Riccardo Licata

Born in Turin in 1929,

Riccardo Licata finished his studies in Venice, attending the art school and the Academy of Fine Arts.

Thanks to his great talents, he obtained a scholarship to experiment in Paris with the technique of color engraving and new techniques that were developing around this kind of language.

At the same time he was called as assistant to Gino Severini at the Ecole d’Art Italienne de Paris.

Adheres to the movement

Riccardo Licata 1972
Riccardo Licata 1972

He held this role until 1961, the year in which he was appointed professor of mosaic at the Ecole Nationale de Paris, where he remained until 1995.

He flanked his academic career with his artistic career, ranging from painting to sculpture, to mosaic and scenography: the distinctive feature of his language was a sort of alphabet made up of symbols and graphic elements which he himself called “letters imaginaries”, which he assembles into his works giving life to graphic-pictorial tales.

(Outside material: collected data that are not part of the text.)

## src/rtl/rx_stats_pkg.sv

```systemverilog
package rx_stats_pkg;

  localparam int NUM_BINS = 6;
  localparam int NUM_CNT  = 11;
  localparam int IDX_OVS  = 0;
  localparam int IDX_BIN  = 1;
  localparam int IDX_TOT  = 7;
  localparam int IDX_GOOD = 8;
  localparam int IDX_BC   = 9;
  localparam int IDX_MC   = 10;
  localparam int SEL_TOT_LO  = 11;
  localparam int SEL_TOT_HI  = 12;
  localparam int SEL_GOOD_LO = 13;
  localparam int SEL_GOOD_HI = 14;
  localparam int FCS_BYTES   = 4;

  typedef enum logic [1:0] {
    KIND_UNI   = 2'b00,
    KIND_MULTI = 2'b01,
    KIND_BCAST = 2'b10
  } pkt_kind_e;

  function automatic int bin_lo(input int k);
    if (k == 0) return 64;
    if (k == 1) return 65;
    return 64 << (k - 1);
  endfunction

  function automatic int bin_hi(input int k);
    if (k == 0) return 64;
    if (k == NUM_BINS - 1) return 32'h7fff_ffff;
    return (128 << (k - 1)) - 1;
  endfunction

endpackage

```

## src/rtl/rx_sat_counter.sv

```systemverilog
module rx_sat_counter #(
  parameter int W  = 32,
  parameter int AW = 1
) (
  input  logic          clk,
  input  logic          rst,
  input  logic          clr,
  input  logic          add_en,
  input  logic [AW-1:0] amt,
  output logic [W-1:0]  q
);

  logic [W-1:0] base;
  logic [W:0]   sum;

  always_comb begin
    base = clr ? '0 : q;
    sum  = {1'b0, base} + (W+1)'(amt);
  end

  always_ff @(posedge clk) begin
    if (rst)
      q <= '0;
    else if (add_en)
      q <= sum[W] ? '1 : sum[W-1:0];
    else
      q <= base;
  end

endmodule

```

## src/rtl/rx_frame_class.sv

```systemverilog
module rx_frame_class
  import rx_stats_pkg::*;
#(
  parameter int LEN_W     = 16,
  parameter int STD_MAX   = 1518,
  parameter int JUMBO_MAX = 16380
) (
  input  logic [LEN_W-1:0]    len,
  input  logic [LEN_W-1:0]    len_fcs,
  input  logic                long_en,
  input  logic                keep_bad,
  output logic                oversize,
  output logic [NUM_BINS-1:0] bin_hit
);

  logic over_jumbo, over_std;

  always_comb begin
    over_jumbo = 32'(len) > JUMBO_MAX;
    over_std   = 32'(len) > STD_MAX;
    oversize   = !keep_bad && (over_jumbo || (over_std && !long_en));
  end

  for (genvar k = 0; k < NUM_BINS; k++) begin : g_bin
    assign bin_hit[k] = (32'(len_fcs) >= bin_lo(k)) && (32'(len_fcs) <= bin_hi(k));
  end

endmodule

```

## src/rtl/rx_size_stats.sv

```systemverilog
module rx_size_stats
  import rx_stats_pkg::*;
#(
  parameter int LEN_W     = 16,
  parameter int CNT_W     = 32,
  parameter int OCT_W     = 64,
  parameter int SEL_W     = 5,
  parameter int STD_MAX   = 1518,
  parameter int JUMBO_MAX = 16380
) (
  input  logic             clk,
  input  logic             rst,
  input  logic             frame_done,
  input  logic [LEN_W-1:0] frame_len,
  input  logic [LEN_W-1:0] frame_len_fcs,
  input  logic [1:0]       pkt_kind,
  input  logic             long_pkt_en,
  input  logic             keep_bad,
  input  logic             rd_en,
  input  logic [SEL_W-1:0] rd_sel,
  output logic [31:0]      rd_data,
  output logic             drop_flag
);

  localparam int AMT_W = LEN_W + 1;

  logic                           oversize;
  logic [NUM_BINS-1:0]            bin_hit;
  logic                           accepted;
  logic [NUM_CNT-1:0]             inc;
  logic [NUM_CNT-1:0]             clr;
  logic [NUM_CNT-1:0][CNT_W-1:0]  cnt_q;
  logic [AMT_W-1:0]               oct_amt;
  logic                           tot_clr, good_clr;
  logic [OCT_W-1:0]               tot_oct, good_oct;
  logic [63:0]                    tot64, good64;
  logic [31:0]                    rd_next;
  logic [CNT_W-1:0]               ovs_cnt;

  rx_frame_class #(
    .LEN_W(LEN_W), .STD_MAX(STD_MAX), .JUMBO_MAX(JUMBO_MAX)
  ) class_i (
    .len(frame_len), .len_fcs(frame_len_fcs), .long_en(long_pkt_en),
    .keep_bad(keep_bad), .oversize(oversize), .bin_hit(bin_hit)
  );

  always_comb begin
    accepted          = frame_done && !oversize;
    inc               = '0;
    inc[IDX_OVS]      = frame_done && oversize;
    inc[IDX_TOT]      = accepted;
    inc[IDX_GOOD]     = accepted;
    inc[IDX_BC]       = accepted && (pkt_kind == KIND_BCAST);
    inc[IDX_MC]       = accepted && (pkt_kind == KIND_MULTI);
    for (int b = 0; b < NUM_BINS; b++)
      inc[IDX_BIN + b] = accepted && bin_hit[b];
    oct_amt  = AMT_W'(frame_len) + AMT_W'(FCS_BYTES);
    tot_clr  = rd_en && (32'(rd_sel) == SEL_TOT_HI);
    good_clr = rd_en && (32'(rd_sel) == SEL_GOOD_HI);
  end

  for (genvar k = 0; k < NUM_CNT; k++) begin : g_cnt
    assign clr[k] = rd_en && (32'(rd_sel) == k);
    rx_sat_counter #(.W(CNT_W), .AW(1)) cnt_i (
      .clk(clk), .rst(rst), .clr(clr[k]), .add_en(inc[k]),
      .amt(1'b1), .q(cnt_q[k])
    );
  end

  rx_sat_counter #(.W(OCT_W), .AW(AMT_W)) tot_oct_i (
    .clk(clk), .rst(rst), .clr(tot_clr), .add_en(accepted),
    .amt(oct_amt), .q(tot_oct)
  );

  rx_sat_counter #(.W(OCT_W), .AW(AMT_W)) good_oct_i (
    .clk(clk), .rst(rst), .clr(good_clr), .add_en(accepted),
    .amt(oct_amt), .q(good_oct)
  );

  always_comb begin
    tot64   = 64'(tot_oct);
    good64  = 64'(good_oct);
    ovs_cnt = cnt_q[IDX_OVS];
    rd_next = '0;
    for (int k = 0; k < NUM_CNT; k++)
      if (32'(rd_sel) == k) rd_next = 32'(cnt_q[k]);
    case (32'(rd_sel))
      SEL_TOT_LO:  rd_next = tot64[31:0];
      SEL_TOT_HI:  rd_next = tot64[63:32];
      SEL_GOOD_LO: rd_next = good64[31:0];
      SEL_GOOD_HI: rd_next = good64[63:32];
      default:     ;
    endcase
  end

  always_ff @(posedge clk) begin
    if (rst) begin
      rd_data   <= '0;
      drop_flag <= 1'b0;
    end else begin
      drop_flag <= frame_done && oversize;
      if (rd_en) rd_data <= rd_next;
    end
  end

endmodule

```

## config.mk

```make
export PLATFORM = sky130hd
export DESIGN_NAME = rx_size_stats
export DESIGN_NICKNAME = d
export VERILOG_FILES = /design/src/rtl/rx_stats_pkg.sv /design/src/rtl/rx_sat_counter.sv /design/src/rtl/rx_frame_class.sv /design/src/rtl/rx_size_stats.sv
export SDC_FILE = /design/constraint.sdc
export NUM_CORES = 2
export LEC_CHECK = 0
export CAP_MARGIN = 10
export CORE_MARGIN = 5
export CORE_UTILIZATION = 50
export DETAILED_ROUTE_END_ITERATION = 8
export PLACE_DENSITY = 0.65
export SYNTH_ARGS = -nofsm -noshare
export SYNTH_HDL_FRONTEND = slang
export SYNTH_SLANG_ARGS = --single-unit
```

## constraint.sdc

```tcl
create_clock -name clk -period 6.16 [get_ports clk]
set_clock_uncertainty 0.05 [all_clocks]
set_input_delay 1.232 -clock clk [delete_from_list [all_inputs] [get_ports clk]]
set_output_delay 1.232 -clock clk [all_outputs]
set_load 0.005 [all_outputs]
```

==> flow_metrics.py <==
metrics = {
    "setup_path": {
        "regToRegSetupSlack_ns": 2.59,
        "crit_end": "good_oct_i.q[19]",
        "reg2reg_depth": 14,
        "crit_chain": "clkdlybuf4s50_1, nor2b_1, nand2_4, and2_1, ha_1, fa_1, a211oi_1, o211ai_1, nand2_1, maj3_1, o31ai_4, a31o_4, a31o_4, nand4_4, or2_1, buf_4, o21ai_0",
        "worst-path-stages": 17,
        "criticalPathCategory": "primary input to register",
        "r2r-start": "good_oct_i.q[0]",
        "cp-start-kind": "primary input",
        "path_buf_inv": 2,
        "crit_path_end_kind": "register",
        "crit_start": "rd_sel[1]",
        "cpLargestDelayFamily": "compound AO/OA/AOI/OAI gates",
        "timing.rr.end": "good_oct_i.q[19]",
        "critical-path-slowest-cell": "clkdlybuf4s50_1",
        "cpMostUsedCell": "a31o_4",
        "cp.required_ns": 6.57,
        "max_stage_delay_ns": 0.64,
        "worst_ep_arrival_time_ns": 5.43,
        "crit_path_max_fanout": 22,
    },
    "global_route": {
        "grt_max_degree": 98,
        "antenna_found_initial": 3,
        "grt_pass1_vias": 25800,
        "busiest_layer": "met2",
        "grtUsageMet3": 0.0660,
        "use_met2": 0.448,
        "gr-total-overflow": 0,
        "grt_use_total": 0.304,
        "grt_pass1_wl_um": 155000,
        "use_met1": 0.447,
    },
    "logic_synthesis": {
        "async_flop_share": 0,
        "synth_nets": 3896,
        "ys_ff_latch": 513,
        "avgSynthCellArea_um2": 7.79,
        "seq_area_frac_synth": 0.346,
        "postSynthCellCount": 3807,
        "synth_edf_count": 0,
        "yosys_most_used_dff": "dfxtp_1",
        "netlist_area_um2": 29700,
        "ys_warn_count": 0,
        "synth.distinct_cells": 99,
    },
    "drt": {
        "routed_via_density": 6.24,
        "wirelength_um": 102000,
        "drcViolationCount": 0,
        "ant_nets": 0,
        "via_count": 28800,
        "drtPass1Iterations": 6,
        "drt_iter0_markers": 3285,
        "routedWlPerCell_um": 22.1,
    },
    "timing": {
        "fmax_ghz": 0.199,
        "period_share": 0.815,
        "period_needed_ns": 5.02,
        "worstMarginPinSlew_ns": 1.12,
        "worst_slack_ns": 1.14,
        "final_hold_viol_count": 0,
        "slew_headroom": 0.253,
        "finalSetupViolCount": 0,
        "holdWs_ns": 0.424,
        "rsz0062_at_grt": "no",
        "slew_violations": 0,
        "final.setup.tns_ns": 0,
    },
    "power": {
        "power_frac_seq": 0.450,
        "comb_power_share": 0.084,
        "swShare": 0.248,
        "p_clk_frac": 0.466,
        "switchingPower_mw": 1.86,
        "p_per_area_nw_per_um2": 228,
        "irDropWorstVdd_v": 0.000252,
        "leakage_nw": 11.0,
        "p_int_mw": 5.65,
    },
    "floorplanning": {
        "die_h_um": 254,
        "die_area_um2": 64300,
        "io_pins": 78,
        "start_util": 0.504,
        "num_rows": 89,
        "core_area_um2": 58900,
        "die_w_um": 254,
    },
    "layout": {
        "syn2layout_area_growth_pct": 11.3,
        "final_nets": 3887,
        "drive_gt1_frac": 0.0646,
        "fin_area_um2": 33000,
    },
    "cts": {
        "cts_buffer_depth": 3,
        "cts-buffers-inserted": 57,
        "cts_sinks": 513,
        "path_clk_slew_ns": 0.06,
        "cts_resized": 0,
        "cts_tree": "built",
        "clk_latency_ns": 0.62,
        "htreeDepth": 2,
        "cts_setup_buffers": 0,
        "holdBufCountCts": 0,
        "cts_root_buffer": "clkbuf_16",
    },
    "hold_path": {
        "holdPathStages": 2,
        "hold_class": "register to register",
    },
    "run": {
        "maxCapViolCount": 0,
    },
    "placed_design": {
        "post-place-ws_ns": 0.537,
        "placed_area_um2": 31100,
        "place.gp.congestion": 0.981,
        "place.detailed.hpwl_um": 76200,
        "io_buffer_count": 77,
    },
    "outcome": {
        "outcome": "complete, no violations",
    },
}
-- per-layer routing --
metal	wire (um)	vias to the layer above
met5	9	-
met1	44600	13600
li1	-	13700
met2	43000	1340
met4	3270	2
met3	11200	194
-- metrics by stage --
stage / util / total power [mW] / cells
floorplan: - / 3.85 / 3807
CTS: 0.560 / 7.54 / 4613
detailed placement: 0.528 / 4.07 / 4512
global route: 0.560 / 7.73 / 4613
finish: 0.560 / 7.52 / 4614
global placement: 0.528 / 4.07 / 4512
-- worst min path at each step --
stage,slack [ns],end,start
2_1_floorplan,0.42,rd_data[0],rd_data[0]
3_3_place_gp,0.41,rd_data[23],rd_data[23]
3_5_place_dp,0.42,rd_data[18],rd_data[18]
4_1_cts,0.43,rd_data[12],rd_data[12]
5_1_grt,0.45,rd_data[9],rd_data[9]
6_report,0.42,rd_data[15],rd_data[15]
-- sequential cells by signal, summed over array words and instances, names as in the netlist --
register       flops
rd_data           32
g_cnt.cnt_i.q    352
tot_oct_i.q       64
good_oct_i.q      64
drop_flag          1
-- tightest hold or removal path, cell delays in order, from the launching register on --
cell     delay, ns
dfxtp_1       0.30
nor2_1        0.08
nor3_1        0.05
-- layout make-up --
cell class / count / area (um^2)
timing repair buffer: 144 / 1290
clock inverter: 13 / 174
fill: 5631 / 25900
antenna: 1 / 2.50
clock buffer: 88 / 1720
sequential: 513 / 10300
tap: 773 / 967
inverter: 50 / 188
multi-input combinational: 3032 / 18400
-- synthesized netlist by cell type, types with 46 or more instances --
cell type	n	area [um^2]
nand2_1	523	1960
dfxtp_1	513	10300
nor2_1	334	1250
xnor2_1	222	1940
a21oi_1	217	1090
nand3_1	199	996
o21ai_0	194	971
xor2_1	187	1640
clkbuf_1	168	631
nand4_1	150	938
a22oi_1	149	1120
nor3_1	140	701
and3_1	103	644
and2_1	72	450
inv_1	50	188
a211oi_1	46	345
-- kinds of logic after synthesis --
group	synth area share
simple gates	0.281
compound gates	0.190
flops	0.346
xor+xnor	0.121
buf+inv	0.0358
fa+ha+maj	0.0201
mux	0.00510
-- power groups by stage --
| stage | clock network [mW] | logic, mW | registers [mW] |
|---|---|---|---|
| after floorplan | 0 | 0.400 | 3.45 |
| after global placement | 0 | 0.617 | 3.46 |
| after detailed placement | 0 | 0.616 | 3.46 |
| after CTS | 3.53 | 0.621 | 3.38 |
| after global routing | 3.67 | 0.681 | 3.39 |
| final | 3.50 | 0.632 | 3.38 |
-- cells in the final DEF (no fill, tap or decap), types with 137 or more instances in the layout --
cell type  netlist  final
xnor2_1        222    222
nand2_1        523    523
nand4_1        150    150
nor2_1         334    323
nand3_1        199    199
o21ai_0        194    194
dfxtp_1        513    513
xor2_1         187    187
nor3_1         140    137
a21oi_1        217    217
a22oi_1        149    149
No activity file was read; power rests on OpenSTA's default activity.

Art critics and historians from different nations and age groups have dealt with and are concerned with his work.

His works are exposed in the museums of modern art in Belluno, Chicago, Florence, Milan, Moscow, Mulhouse, New York, Paris, Pescara, Reggio Emilia, Stuttgart, Turin, Warsaw, Venice, Vienna. In the permanent collection of the Ministry for Cultural Heritage and Activities and in the itinerant collection of the INAC, the National Institute of Contemporary Art.

He died in Venice on February 19, 2014.